Collected data
## src/rtl/sd_cmd_engine.sv

```systemverilog
module sd_cmd_engine #(
  parameter int AW        = 10,
  parameter int TMO_TICKS = 64
) (
  input  logic          clk,
  input  logic          rst_n,
  input  logic          sd_tick,
  input  logic          wr_en,
  input  logic [AW-1:0] wr_addr,
  input  logic [31:0]   wr_data,
  input  logic [AW-1:0] rd_addr,
  output logic [31:0]   rd_data,
  input  logic          cmd_in,
  output logic          cmd_out,
  output logic          cmd_oe
);

  localparam int TW = $clog2(TMO_TICKS + 1);
  localparam logic [AW-1:0] A_CMD = 'h000;
  localparam logic [AW-1:0] A_ARG = 'h008;
  localparam logic [AW-1:0] A_R10 = 'h018;
  localparam logic [AW-1:0] A_R32 = 'h020;
  localparam logic [AW-1:0] A_R54 = 'h028;
  localparam logic [AW-1:0] A_R76 = 'h030;
  localparam logic [AW-1:0] A_ST1 = 'h038;
  localparam logic [AW-1:0] A_ST2 = 'h03c;

  typedef enum logic [1:0] {S_IDLE, S_SEND, S_WAIT, S_RECV} state_t;

  state_t        st;
  logic [14:0]   cmd_q;
  logic [31:0]   arg_q;
  logic [47:0]   tx_sr;
  logic [126:0]  rx_sr;
  logic [7:0]    cnt;
  logic [TW-1:0] wcnt;
  logic [31:0]   rsp10, rsp32, rsp54;
  logic [23:0]   rsp76;
  logic          done, e_rto, e_end, e_crc, e_idx;

  function automatic logic [6:0] crc7(input logic [39:0] d);
    logic [6:0] c;
    logic       fb;
    c = '0;
    for (int i = 39; i >= 0; i--) begin
      fb = d[i] ^ c[6];
      c  = {c[5:0], 1'b0} ^ (fb ? 7'h09 : 7'h00);
    end
    return c;
  endfunction

  wire [2:0]   rtype    = cmd_q[10:8];
  wire         long_rsp = (rtype == 3'd6);
  wire         no_rsp   = (rtype == 3'd3);
  wire         skip_chk = long_rsp || (rtype == 3'd7);
  wire [7:0]   last_bit = long_rsp ? 8'd135 : 8'd47;
  wire [127:0] rx_next  = {rx_sr, cmd_in};
  wire         busy     = (st != S_IDLE);
  wire         cmd_wr   = wr_en && (wr_addr == A_CMD) && !busy;

  assign cmd_oe  = (st == S_SEND);
  assign cmd_out = cmd_oe ? tx_sr[47] : 1'b1;

  always_comb begin
    case (rd_addr)
      A_CMD:   rd_data = {17'b0, cmd_q};
      A_ARG:   rd_data = arg_q;
      A_R10:   rd_data = rsp10;
      A_R32:   rd_data = rsp32;
      A_R54:   rd_data = rsp54;
      A_R76:   rd_data = {8'b0, rsp76};
      A_ST1:   rd_data = {31'b0, done};
      A_ST2:   rd_data = {17'b0, busy, 7'b0, e_rto, 3'b0, e_end, e_crc, e_idx};
      default: rd_data = '0;
    endcase
  end

  always_ff @(posedge clk or negedge rst_n) begin
    if (!rst_n) begin
      st    <= S_IDLE;
      cmd_q <= '0;
      arg_q <= '0;
      tx_sr <= '0;
      rx_sr <= '0;
      cnt   <= '0;
      wcnt  <= '0;
      rsp10 <= '0;
      rsp32 <= '0;
      rsp54 <= '0;
      rsp76 <= '0;
      done  <= 1'b0;
      e_rto <= 1'b0;
      e_end <= 1'b0;
      e_crc <= 1'b0;
      e_idx <= 1'b0;
    end else begin
      if (wr_en && wr_addr == A_ARG) arg_q <= wr_data;
      if (wr_en && wr_addr == A_ST1) done <= done & wr_data[0];
      if (wr_en && wr_addr == A_ST2) begin
        e_rto <= e_rto & wr_data[6];
        e_end <= e_end & wr_data[2];
        e_crc <= e_crc & wr_data[1];
        e_idx <= e_idx & wr_data[0];
      end
      case (st)
        S_IDLE: if (cmd_wr) begin
          cmd_q <= wr_data[14:0];
          tx_sr <= {2'b01, wr_data[5:0], arg_q, crc7({2'b01, wr_data[5:0], arg_q}), 1'b1};
          cnt   <= '0;
          st    <= S_SEND;
        end
        S_SEND: if (sd_tick) begin
          tx_sr <= {tx_sr[46:0], 1'b1};
          cnt   <= cnt + 8'd1;
          if (cnt == 8'd47) begin
            cnt  <= '0;
            wcnt <= '0;
            if (no_rsp) begin
              done <= 1'b1;
              st   <= S_IDLE;
            end else begin
              st <= S_WAIT;
            end
          end
        end
        S_WAIT: if (sd_tick) begin
          if (!cmd_in) begin
            rx_sr <= rx_next[126:0];
            cnt   <= 8'd1;
            st    <= S_RECV;
          end else if (wcnt == TW'(TMO_TICKS - 1)) begin
            e_rto <= 1'b1;
            st    <= S_IDLE;
          end else begin
            wcnt <= wcnt + 1'b1;
          end
        end
        S_RECV: if (sd_tick) begin
          rx_sr <= rx_next[126:0];
          cnt   <= cnt + 8'd1;
          if (cnt == last_bit) begin
            st    <= S_IDLE;
            done  <= 1'b1;
            rsp10 <= rx_next[39:8];
            if (long_rsp) begin
              rsp32 <= rx_next[71:40];
              rsp54 <= rx_next[103:72];
              rsp76 <= rx_next[127:104];
            end
            if (!rx_next[0]) e_end <= 1'b1;
            if (!skip_chk && rx_next[7:1] != crc7(rx_next[47:8])) e_crc <= 1'b1;
            if (!skip_chk && rx_next[45:40] != cmd_q[5:0]) e_idx <= 1'b1;
          end
        end
        default: st <= S_IDLE;
      endcase
    end
  end

  assert_frame_starts_low_R2: assert property (@(posedge clk) disable iff (!rst_n)
    $rose(cmd_oe) |-> !cmd_out);

  assert_line_holds_between_ticks_R2: assert property (@(posedge clk) disable iff (!rst_n)
    (cmd_oe && !sd_tick) |=> (cmd_oe && $stable(cmd_out)));

  assert_busy_write_ignored_R4: assert property (@(posedge clk) disable iff (!rst_n)
    (wr_en && wr_addr == A_CMD && busy) |=> $stable(cmd_q));

  assert_done_ends_transaction_R5: assert property (@(posedge clk) disable iff (!rst_n)
    $rose(done) |-> ($past(busy) && !busy));

  assert_timeout_from_wait_R7: assert property (@(posedge clk) disable iff (!rst_n)
    $rose(e_rto) |-> ($past(st == S_WAIT) && !done));

  assert_rsp_hold_when_idle_R6: assert property (@(posedge clk) disable iff (!rst_n)
    (st == S_IDLE) |=> ($stable(rsp10) && $stable(rsp76)));

endmodule

```

## config.mk

```make
export PLATFORM = sky130hd
export DESIGN_NAME = sd_cmd_engine
export DESIGN_NICKNAME = d
export VERILOG_FILES = /design/src/rtl/sd_cmd_engine.sv
export SDC_FILE = /design/constraint.sdc
export NUM_CORES = 1
export LEC_CHECK = 0
export ABC_AREA = 0
export BUFFER_PORTS_ARGS = -buffer_cell sky130_fd_sc_hd__buf_2
export CORE_ASPECT_RATIO = 2
export CORE_MARGIN = 2
export CORE_UTILIZATION = 40
export DETAILED_ROUTE_END_ITERATION = 10
export PLACE_DENSITY = 0.52
export SLEW_MARGIN = 20
export SYNTH_ARGS = -nofsm -noshare
export SYNTH_HDL_FRONTEND = slang
export SYNTH_SLANG_ARGS = --single-unit
```

## constraint.sdc

```tcl
create_clock -name clk -period 4.26 [get_ports clk]
set_clock_uncertainty 0.2 [all_clocks]
set_input_delay 0.852 -clock clk [delete_from_list [all_inputs] [get_ports clk]]
set_output_delay 0.852 -clock clk [all_outputs]
set_load 0.02 [all_outputs]
```

==> key figures, run 1 <==
STA
  – Hold_ws: 92.9 ps
  – # setup viols final: 0
  – Fin Setup TNS: 0 ps
  – Final period utilization: 95.5%
  – Tmin final: 4070 ps
  – Worst-margin pin slew: 777 ps
  – Worst Setup Slack, final: 192 ps
  – Slew headroom: 47.7%
  – Highest Clock Rate: 246 MHz
  – Final hold viol count: 0
  – Max-slew violation count: 0

Yosys
  – Mapped Area: 17000 µm²
  – Post-Synth XOR/XNOR Area: 10.1%
  – Synth Register Bits: 364
  – Synth top area share: 53.4%
  – Simple-gate area share of the yosys netlist: 5.00%
  – Synth area leader: dfrtp_1
  – Synth Area in Compound Gates: 7.10%
  – Combinational family with the most area after synthesis: multiplexers
  – EDFF count, synth: 0
  – Mapped Cells: 1299
  – Adder-Cell Fraction of Synth Area: 0.147%
  – Syn nets: 1358
  – Post-synthesis mux area share: 22.3%
  – Synth warn: 0
  – Mean Syn Cell Area: 13.1 µm²
  – Async S/R FF share, synth: 100%
  – Synth Flop Type: dfrtp_1
  – Sequential-to-total area share from yosys stat: 53.4%
  – Synth top area cells: dfrtp_1, mux2_2, xnor2_1, xnor3_1, mux2i_1
  – Post-synth cell types: 48

Clock network
  – Clock Path Buffers: 3
  – CTS H-tree depth: 2
  – CTS Buf Count: 37
  – CTS sink cnt: 364
  – Clock-pin slew on the worst setup and hold paths: 60 ps
  – Worst-skew pair later-pin latency: 540 ps
  – Root buffer cell: clkbuf_16
  – CTS tree: yes

Critical path
  – Crit path launch type: input port
  – Worst R2R Setup Slack: 1040 ps
  – Critical path class: input port to output port
  – Crit Path Max Fanout: 14
  – Setup crit end kind: output port
  – WP data arrival: 3020 ps
  – Worst EP required: 3210 ps

Layout
  – N_diodes: 0
  – Multi-input gate area: 7670 µm²
  – Area grow syn2layout: 14.8%
  – Final Cell Area: 19600 µm²
  – Register area: 9110 µm²
  – Share of cells above drive strength 1: 35.6%
  – Nets: 1452
  – Filler cells: 3889

Floorplanning
  – Io pins: 91
  – Die ar.: 44400 µm²
  – Die X: 150 µm
  – Die H: 296 µm
  – Core area: 42300 µm²
  – Initial Util: 40.3%
  – Rows: 107

Routing
  – Post-DR wirelength/cell: 23.1 µm
  – DRC viols: 0
  – Pre-Repair DR Iteration Count: 8
  – Routed WL: 45300 µm
  – Vias: 10.7k
  – Vias/cell: 5.42
  – Antenna-violating nets left: 0
  – Initial DRC Count: 512

Placement
  – Placer Congestion: 0.849
  – # port buffers: 90
  – Placed cell areas: 18400 µm²
  – DP HPWL: 32300 µm
  – Pre-CTS setup slack: 195 ps

Job
  – Max cap viols: 0

Global route
  – GRT Total Usage: 21.0%
  – First-pass GRT wire length: 70200 µm
  – Vias in the first global route: 11.5k
  – Largest net degree at the start of global routing: 90
  – Initial antenna violation count: 0
  – Global route overflow: 0

Run status
  – Status: complete, no violations

Pwr
  – Worst vdd ir: 321 µV
  – Pwr dens: 409 nW/µm²
  – Leakage: 9.53 nW
  – Overall Power: 8.00 mW

Hold path
  – Worst Hold Class: input port to async pin
## worst max-delay path: stages
cell and delay, ps:
buf_2 90, nor4_1 270, nand2_1 190, nor3b_1 340
nor2b_4 300, buf_4 160, buf_12 150, a222oi_1 90
and2_1 180, o21ai_0 180, buf_2 200
## repair_timing
| action | in CTS | in global routing |
|---|---|---|
| gates resized for setup | 0 | 0 |
| buffers inserted | 0 | 2 |
| hold buffers | 0 | 0 |
| setup endpoints to repair | 0 | 8 |
## layout make-up
type | count | area share (%)
Clock inverter | 13 | 0.505
Inverter | 7 | 0.134
Sequential cell | 364 | 46.5
Multi-Input combinational cell | 849 | 39.2
Clock buffer | 54 | 5.53
Tap cell | 545 | 3.48
Timing Repair Buffer | 134 | 4.62
## path summary, 6_finish.rpt
kind / from / endpoint / cells past startpoint
min in group clk: tx_sr[0]$_DFFE_PN0P_ / tx_sr[0]$_DFFE_PN0P_ / 1
worst max register to register: rx_sr[43]$_DFFE_PN0P_ / e_crc$_DFF_PN0_ / 8
worst min-delay path: rst_n / tx_sr[38]$_DFFE_PN0P_ / 1
worst max-delay path: rd_addr[9] / rd_data[7] / 11
worst min register to register: tx_sr[0]$_DFFE_PN0P_ / tx_sr[0]$_DFFE_PN0P_ / 1
max in group asynchronous: rst_n / rsp54[18]$_DFFE_PN0P_ / 2
## cells in the mapped netlist (3+ instances only)
master	n
nor4_1	5
inv_1	7
xor3_1	5
a21oi_1	19
clkbuf_1	59
o31ai_1	6
a22o_1	10
mux2_2	298
xor2_1	23
o21ai_0	73
nand2_1	86
nand3_1	15
buf_2	5
mux2i_1	45
nor3_1	8
nand2b_1	8
buf_1	15
dfrtp_1	364
and3_1	7
a22oi_1	22
xnor3_1	26
xnor3_2	4
o211ai_1	5
a221oi_1	17
and2_1	9
xnor2_1	75
nor2_1	34
a222oi_1	20
nor2b_1	3
## per-stage QoR
step	cells	utilization, %
4_1_cts	1964	46.2
5_1_grt	1966	46.3
6_report	1966	46.3
2_1_floorplan	1299	-
3_5_place_dp	1897	43.4
3_3_place_gp	1897	43.4
## layer usage
metal / global-route usage [%] / up-vias / routed length (µm)
met5: 0 / - / 0
met4: 7.04 / 0 / 1480
met3: 2.72 / 70 / 1790
met2: 37.7 / 217 / 23800
met1: 26.0 / 5513 / 18300
li1: - / 4863 / -
## flip-flops by register name, indices dropped and copies added (netlist names)
name / flops
rsp10: 32
cnt: 8
st: 2
e_end: 1
e_idx: 1
done: 1
rsp32: 32
e_rto: 1
rsp76: 24
wcnt: 7
rx_sr: 127
e_crc: 1
tx_sr: 48
cmd_q: 15
rsp54: 32
arg_q: 32
## cell families (layout without fill, tap and decap cells)
family                     Yosys count  after routing
DFF                                364            364
AOI/OAI and AO/OA                  181            181
adders and majority gates            2              2
and+or+nand+nor                    187            187
muxes                              343            343
buffers and inverters               86            208
xor gates and xnor gates           136            136
## where the power goes
part           internal (mW)  switching, mW  leakage (nW)
combinational          0.470          0.548          3.91
clock                   1.83           1.38         0.583
sequential              3.62          0.147          5.04
total                   5.92           2.08          9.53
## placed cells by master, fill, tap and decap left out, types with 3 or more instances in the layout
master       n
dfrtp_1    364
mux2_2     298
buf_2       89
nand2_1     85
xnor2_1     75
o21ai_0     73
mux2i_1     45
clkbuf_16   39
buf_4       35
nor2_1      33
xnor3_1     26
xor2_1      23
a22oi_1     22
a222oi_1    20
a21oi_1     18
a221oi_1    17
nand3_1     15
a22o_1      10
clkbuf_1    10
and2_1       9
clkinv_2     9
buf_12       9
nor3_1       8
and3_1       7
nand2b_1     7
inv_1        6
o31ai_1      6
o211ai_1     5
xor3_1       5
clkbuf_8     5
xnor3_2      4
nor4_1       3
Note: power is estimated with default switching activity, not from simulation.
==> inputs of run 2 (changes only) <==
clock period = 4.49 ns   (was 4.26 ns; I/O delays follow)
==> key figures, run 2 (same netlist as run 1, synthesis figures left out) <==
Routing
  – Pre-Repair DR Iteration Count: 7
  – DRC viols: 0
  – Routed WL: 44900 µm
  – Initial DRC Count: 561
  – Vias: 10.7k
  – Post-DR wirelength/cell: 23.0 µm
  – Vias/cell: 5.46
  – Antenna-violating nets left: 0

Clock network
  – CTS Buf Count: 36
  – Post-CTS Setup Bufs: 0
  – Worst-skew pair later-pin latency: 540 ps
  – CTS H-tree depth: 2
  – Clock Path Buffers: 3
  – Root buffer cell: clkbuf_16
  – CTS resizes: 0
  – CTS sink cnt: 364
  – Clock-pin slew on the worst setup and hold paths: 60 ps
  – CTS tree: yes
  – Hold buffer count at CTS: 0

Global route
  – Grt met2 use: 36.6%
  – Initial antenna violation count: 0
  – GRT Total Usage: 20.7%
  – First-pass GRT wire length: 69400 µm
  – Global routing's busiest layer: met2
  – Largest net degree at the start of global routing: 115
  – Met3 usage: 2.37%
  – Met1 GRT Util: 26.2%
  – Vias in the first global route: 11.2k
  – Global route overflow: 0

Critical path
  – Worst R2R Setup Slack: 1270 ps
  – Critical Path End: rd_data[11]
  – Reg2Reg Depth: 8
  – Worst r2r dst: e_crc$_DFF_PN0_
  – Crit path launch type: input port
  – WP data arrival: 3030 ps
  – Reg2reg start: rx_sr[43]$_DFFE_PN0P_
  – Start point of the critical path: rd_addr[9]
  – Setup crit end kind: output port
  – Crit Path Max Fanout: 23
  – Worst EP required: 3390 ps
  – Critical path class: input port to output port

Pwr
  – Pwr dens: 393 nW/µm²
  – Worst vdd ir: 294 µV
  – Leakage: 9.51 nW
  – Overall Power: 7.68 mW

Placement
  – Placer Congestion: 0.815
  – Placed cell areas: 18300 µm²
  – # port buffers: 90
  – Pre-CTS setup slack: 388 ps
  – DP HPWL: 31800 µm
  – # placed instances: 1893

Layout
  – N_diodes: 0
  – Regs by FF count: rx_sr x127, tx_sr x48
  – Filler cells: 3907
  – Final core occ: 46.2%
  – Final Cell Area: 19600 µm²
  – Number of flip-flops in the largest register: 127
  – Finished Layout Cells: 1956
  – Area grow syn2layout: 14.7%
  – Leading cell type in the layout, fill and taps excluded: dfrtp_1
  – Share of cells above drive strength 1: 35.3%
  – Top reg by flops: rx_sr
  – Most frequent cells in the layout: dfrtp_1, mux2_2, buf_2
  – Nets: 1445

Job
  – Max cap viols: 0

Floorplanning
  – Initial Util: 40.3%
  – Die ar.: 44400 µm²
  – Core area: 42300 µm²
  – Die X: 150 µm
  – Io pins: 91
  – Rows: 107
  – Die H: 296 µm

STA
  – Worst-margin pin slew: 961 ps
  – Fin Setup TNS: 0 ps
  – Tmin final: 4130 ps
  – Worst Setup Slack, final: 361 ps
  – # setup viols final: 0
  – Highest Clock Rate: 242 MHz
  – RSZ-0062 raised after global routing: no
  – Final hold viol count: 0
  – Hold_ws: 241 ps
  – Final period utilization: 92.0%
  – Max-slew violation count: 0
  – Slew headroom: 35.9%

Run status
  – Status: complete, no violations

Hold path
  – Worst Hold Class: input port to async pin
[run 2: cell count changes in the layout (fill, tap and decap cells not counted), sizes merged]
cell and change:
clkinv -4, bufinv +3, buf -6, inv +1, clkbuf -3, clkinvlp -1
[run 2: cell type report]
class / instances / area (µm²) / share of cell area, %
clock buffers: 51 / 1040 / 5.31
inverters: 7 / 26.3 / 0.134
multi-input cells: 849 / 7670 / 39.2
clock inverters: 12 / 170 / 0.870
repair buffers: 128 / 858 / 4.39
flip-flops and latches: 364 / 9110 / 46.6
well taps: 545 / 682 / 3.49
[run 2: worst max-delay path, cell delays in order]
cell,delay (ps)
buf_2,100
nor4_1,260
nand2_1,180
nor3b_1,390
nor2b_4,280
buf_4,320
a22oi_1,150
o211ai_1,240
buf_2,220
[run 2: power breakdown]
part | leakage, nW | total, mW | switching [mW] | internal (mW)
sequential | 5.04 | 3.58 | 0.145 | 3.43
clock | 0.594 | 3.12 | 1.28 | 1.85
combinational | 3.87 | 0.975 | 0.527 | 0.448
total | 9.51 | 7.68 | 1.95 | 5.73
[run 2: layer usage]
| layer | wire (µm) | vias up |
|---|---|---|
| li1 | - | 4830 |
| met1 | 18900 | 5580 |
| met2 | 23200 | 210 |
| met3 | 1400 | 67 |
| met4 | 1430 | 0 |
| met5 | 0 | - |
[run 2: worst min path at each step]
stage                                      from                    end  slack [ps]  depth (start not counted)
final                                     rst_n  tx_sr[40]$_DFFE_PN0P_         240                          1
after global routing      tx_sr[45]$_DFFE_PN0P_  tx_sr[45]$_DFFE_PN0P_         300                          2
after CTS                   wcnt[6]$_DFFE_PN0P_        e_rto$_DFF_PN0_         280                          1
after detailed placement  tx_sr[21]$_DFFE_PN0P_  tx_sr[21]$_DFFE_PN0P_         270                          2
after global placement     tx_sr[0]$_DFFE_PN0P_   tx_sr[0]$_DFFE_PN0P_         250                          1
after floorplan            tx_sr[0]$_DFFE_PN0P_   tx_sr[0]$_DFFE_PN0P_         230                          1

- **PROBLEM REQUIREMENTS**
Return only the number of lines in the records above that include the string "arrival".

- **EXERCISE RESULT**
2